Dean Barrett Hazeltine rolls up to the Brown Faculty Club on his bicycle, wearing a brown tweed jacket, khaki pants, and round tortoise shell glasses. Having forgotten his lock at home, he rests his bike on a fence out back. Inside, he reunites with Joe Martino ’74 and Jamie Kiernan ’74 at a table tucked in the corner by the bar. “We’re not going to have beer?” he asks with a smile, punctuating the buzz of conversation from the other tables. The pair laugh and order three Heinekens, catching up like the old friends they are. 

This lunch, coinciding with the beginning of Reunion Weekend, is a celebration of the 50th year of ENGN 9, Management of Industrial and Nonprofit Organizations, now called ENGN 90. Kiernan described the class as responsible for unleashing “a wave of entrepreneurial enthusiasm at Brown.” Both the class and Hazeltine have become legendary. Kiernan describes Hazeltine as a “rock star.” After  Hazeltine won an award from the senior class for excellence in teaching twelve years in a row, the University renamed the award in his honor. Over lunch, the trio reminisce about the founding and impact of the course.
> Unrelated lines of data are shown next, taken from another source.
$ cat src/rtl/eprom_pkg.sv
package eprom_pkg;
  localparam int BYTE_W = 8;
  localparam int MODE_W = 3;

  typedef enum logic [MODE_W-1:0] {
    MD_STANDBY = 3'd0,
    MD_OUT_OFF = 3'd1,
    MD_READ    = 3'd2,
    MD_IDENT   = 3'd3,
    MD_PROG    = 3'd4,
    MD_VERIFY  = 3'd5,
    MD_INHIBIT = 3'd6,
    MD_ILLEGAL = 3'd7
  } mode_e;

  // append an odd-parity bit above a 7-bit code
  function automatic logic [BYTE_W-1:0] with_odd_parity(input logic [BYTE_W-2:0] code);
    return {~(^code), code};
  endfunction
endpackage

$ cat src/rtl/eprom_mode_decode.sv
module eprom_mode_decode
  import eprom_pkg::*;
(
  input  logic  ce_n,
  input  logic  oe_n,
  input  logic  pgm_n,
  input  logic  vpp_hi,
  input  logic  a9_hv,
  input  logic  addr_hi_zero,
  output mode_e mode
);
  always_comb begin
    mode = MD_ILLEGAL;
    if (vpp_hi && a9_hv) begin
      mode = MD_ILLEGAL;
    end else if (vpp_hi) begin
      if (ce_n)                mode = MD_INHIBIT;
      else if (oe_n && !pgm_n) mode = MD_PROG;
      else if (!oe_n && pgm_n) mode = MD_VERIFY;
      else                     mode = MD_ILLEGAL;
    end else begin
      if (ce_n)                mode = MD_STANDBY;
      else if (!pgm_n)         mode = MD_ILLEGAL;
      else if (oe_n)           mode = MD_OUT_OFF;
      else if (a9_hv)          mode = addr_hi_zero ? MD_IDENT : MD_ILLEGAL;
      else                     mode = MD_READ;
    end
  end
endmodule

$ cat config.mk
export PLATFORM = sky130hd
export DESIGN_NAME = eprom_mode_decode
export DESIGN_NICKNAME = d
export VERILOG_FILES = /design/src/rtl/eprom_pkg.sv /design/src/rtl/eprom_mode_decode.sv
export SDC_FILE = /design/constraint.sdc
export NUM_CORES = 1
export LEC_CHECK = 0
export ABC_AREA = 1
export BUFFER_PORTS_ARGS = -buffer_cell sky130_fd_sc_hd__buf_2
export CORE_AREA = 3 3 40 42
export DETAILED_ROUTE_END_ITERATION = 7
export DIE_AREA = 0 0 43 45
export PLACE_DENSITY = 0.35
export SYNTH_ARGS = -nofsm -noshare
export SYNTH_HDL_FRONTEND = slang
export SYNTH_SLANG_ARGS = --single-unit
$ cat constraint.sdc
create_clock -name vclk -period 0.8
set_input_delay 0.08 -clock vclk [all_inputs]
set_output_delay 0.08 -clock vclk [all_outputs]
set_load 0.01 [all_outputs]
Word level (Yosys, flattened, before mapping) --
Index checks and enable logic that the tools add are counted.
Storage, ports and cells: flip-flop bits (word level) 0, input port bits 6, output and inout port bits 3, logic and storage cells 15
Operators by class: muxes and demuxes 10, reductions and logical operators 5
Operators with widths (count):
- 3-bit 2-to-1 mux | 7
- 2-bit 2-to-1 mux | 3
- 1-bit logical AND | 3
- 1-bit logical NOT | 2

Logic depth before layout (Yosys ltp) --
depth in word-level cells 7, mapped depth 5, gate-level depth less buffers 5

Worst setup path before layout --
No wires, ideal clock.
path type input -> output, from in pgm_n, to out mode[1], arrival 0.643 ns, required time 0.720 ns, slack 0.077 ns, stages 4, path buffers 0, cells stage by stage inv_1 -> ha_1 -> o21ai_0 -> nand3_1
On the way: cells in the longest elaborated chain, start to end 6, elaborated cells between the ends (all ways) 10, classes of those cells 7 x mux; 3 x reduce/logical
Ends and longest elaborated chain:
- start: declaration | line eprom_mode_decode.sv:6 | input logic pgm_n,
- 1-bit logical AND / 1-bit logical NOT (equally long branches)
- 2-bit 2-to-1 mux / 1-bit logical AND (equally long branches) | line eprom_mode_decode.sv:19, eprom_mode_decode.sv:18
- 2-bit 2-to-1 mux | line eprom_mode_decode.sv:18 | else if (oe_n && !pgm_n) mode = MD_PROG;
- 2-bit 2-to-1 mux | line eprom_mode_decode.sv:17 | if (ce_n) mode = MD_INHIBIT;
- 3-bit 2-to-1 mux * | line eprom_mode_decode.sv:16 | end else if (vpp_hi) begin
- 3-bit 2-to-1 mux * | line eprom_mode_decode.sv:14 | if (vpp_hi && a9_hv) begin
- end: declaration | line eprom_mode_decode.sv:10 | output mode_e mode
Every way passes the cells marked *; elsewhere a longest branch is shown, timed or not.

Final worst setup path --
Ends and elaborated chain as after synthesis.

==> metrics.md <==
| Metric | Value |
|---|---|
| Outcome | finished, violations left |
| Failing checks | negative setup slack |
| Vias in the first global route | roughly 140 |
| Unrepaired setup endpoints after global routing | yes |
| Comb pwr share | 100.0% |
| Die height | 45 microns |
| Overall Power | about 0.11 mW |
| Die area | about 1900 sq um |
| Drt first pass iters | 2 |
| Final setup vio count | 1 |
| Post-route clock period utilization | 103% |
| Pwr dens | 475 nW/um^2 |
| Total Routing Usage GR | between 3 and 4% |
| Int Power | around 0.056 mW |
| CP endpoint kind | output port |
| LEAKAGE | roughly 0.12 nW |
| Final Util | 18.2% |
| Fillers | around 150 |
| Buffers on Ports | 9 |
| Largest area contributor in the netlist | nand2_1 |
| Die width | approximately 43 microns |
| Most common cell in the synthesized netlist | nand2_1 |
| Most instantiated cells after synthesis | 8 x nand2_1, 5 x inv_1, 2 x ha_1, 2 x nand3_1, 2 x nor2_1 |
| Fin Hold WS | 0.517 ns |
| Via Count | between 150 and 200 |
| CP max stage delay | about 0.19 ns |
| Cts hold-fix bufs | 0 |
| Worst setup margin | -0.0219 ns |
| Clkbuf count | 0 |
| Dpl ws | -0.141 ns |
| Critical-path maximum fanout | 2 |
| Register Area | 0 sq um |
| Worst hold start | vpp_hi |
| DRC | 0 |
| # Max-Cap Violations | 0 |
| Netlist cell types | 8 |
| CP Cell Sequence | buf_6, inv_2, ha_4, o21ai_2, nand3_1, buf_2 |
| Worst Setup Start Kind | input pin |
| Post-Syn Instances | 22 |
| Io pins | 9 |
| Setup crit start | pgm_n |
| Class of the worst hold path | in2out |
| Synthesized cell area | 108 sq um |
| Share of post-route cells with drive strength above 1 | 51.5% |
| Final Hold Fails | 0 |
| Net switching power | about 0.055 mW |
| Core area | 1280 sq um |
| Initial antenna violation count | 0 |
| Routed len/inst | 7.42 microns |
| Pin count of the biggest net entering global routing | 6 |
| Slew Viols, Final | 0 |
| Hold Path Sink | mode[2] |
| Max VDD drop | ~0.18 mV |
| Flip-flop and latch count | 0 |
| Worst path required time | 0.72 ns |
| Synth Area per Inst | slightly below 5 sq um |
| Critical path data arrival time | roughly 0.74 ns |
| Slowest CP cell | ha_4 |
| Critical path type | in2out |
| Layout overhead on the synthesized area | 117% |
| Top cell type's share of synthesized area | approximately 28% |
| First-pass GRT wire length | between 500 and 600 microns |
| Clock power frac | 0% |
| Via density | ~3.4 |
| Sequential Power Share | 0% |
| Switch share | between 40% and 50% |
| Seq/Total Area, Yosys | 0% |
| Slew of the pin with the lowest slew margin | 0.107 ns |
| Final Critical Period | just over 0.8 ns |
| Net Count, Synth | 30 |
| Post-CTS Setup Inserts | 0 |
| Final #Nets | 43 |
| F_max | ~1200 MHz |
| Detail Route Antenna Nets | 0 |
| Initial core utilization | 8.37% |
| Row count | 13 |
| Placer Congestion | 0.631 |
| # diodes | 0 |
| Synthesis Warnings | 0 |
| Largest cells by area after synthesis | nand2_1 28%, ha_1 23%, inv_1 17% |
| DR iter-0 viols | 2 |
| GRT Residual Overflow | 0 |
| Final wirelength | about 360 microns |
| Hold Crit Depth | 4 |
| Worst slew margin | 92.8% |
==> metal layers <==
metal	wire, microns	GRT usage (%)	up-vias
met2	120	5.69	8
met3	40	0	0
met5	0	0	-
met1	195	6.19	68
met4	0	0	0
li1	-	-	89
==> kinds of logic after synthesis <==
group / Yosys count / synth area share (%)
buf+inv: 5 / 17.4
compound gates: 2 / 9.29
fa+ha+maj: 2 / 23.3
simple gates: 13 / 50.0
==> final cells by class <==
cell class	count	area (sq um)	share of cell area, %
timing repair buffer	11	76.3	32.6
tap	15	18.8	8.02
multi-input combinational	17	120	51.3
inverter	5	18.8	8.02
==> critical path: cells and delay by family <==
family / cells / cell delay (ns)
simple gates: 1 / 0.08
buf+inv: 3 / 0.30
fa+ha+maj: 1 / 0.19
compound gates: 1 / 0.10
==> metrics by stage <==
step	cells	setup TNS, ns	cell area [sq um]
after floorplan	22	0	108
after global placement	48	-0.188	186
after detailed placement	48	-0.192	186
after CTS	48	-0.0369	228
after global routing	48	-0.0870	234
final	48	-0.0219	234
==> placed cells by master (no fill, tap or decap) <==
| cell type | count |
|---|---|
| inv_2 | 1 |
| buf_6 | 3 |
| o21ai_2 | 1 |
| buf_2 | 7 |
| a21oi_1 | 1 |
| nand3_1 | 2 |
| nand2_1 | 8 |
| inv_1 | 4 |
| nor2_2 | 2 |
| nor2_1 | 1 |
| buf_4 | 1 |
| ha_4 | 2 |
==> how the worst max path moves through the flow <==
| stage | to | slack (ns) | cells past startpoint |
|---|---|---|---|
| 6_report | mode[1] | -0.02 | 6 |
| 5_1_grt | mode[1] | -0.07 | 7 |
| 4_1_cts | mode[1] | -0.04 | 6 |
| 3_5_place_dp | mode[1] | -0.14 | 5 |
| 3_3_place_gp | mode[1] | -0.14 | 5 |
| 2_1_floorplan | mode[1] | 0.08 | 4 |
==> power groups by stage <==
stage | Sequential, mW | Clock, mW | Combinational, mW
after floorplan | 0 | 0 | 0.0378
after global placement | 0 | 0 | 0.0858
after detailed placement | 0 | 0 | 0.0845
after CTS | 0 | 0 | 0.104
after global routing | 0 | 0 | 0.126
final | 0 | 0 | 0.111
==> what timing repair did <==
item                                    in CTS  in global routing
resized for setup                            9                  2
hold endpoints to repair                     0                  0
endpoints found under the setup margin       2                  2
pin swaps                                    4                  0
No activity file was read; power rests on OpenSTA's default activity.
In the spring of 1974, as Kiernan, who studied history, and Martino, who studied engineering, approached graduation, the pair became increasingly concerned with finding a job. Kiernan remembers the bleak economic circumstances, including gas rationing. Since there was not an existing managerial course at Brown, they approached  Hazeltine, who was then the associate dean of the college, about creating one. Kiernan recalls that  Hazeltine was immediately supportive, saying “Well, go for it.”  “Only at Brown would a class about entrepreneurship be in the engineering department, because of  Hazeltine,” Kiernan laughs. “It shook up the rest of the Ivy League because entrepreneurship was embedded in the New Curriculum at Brown.”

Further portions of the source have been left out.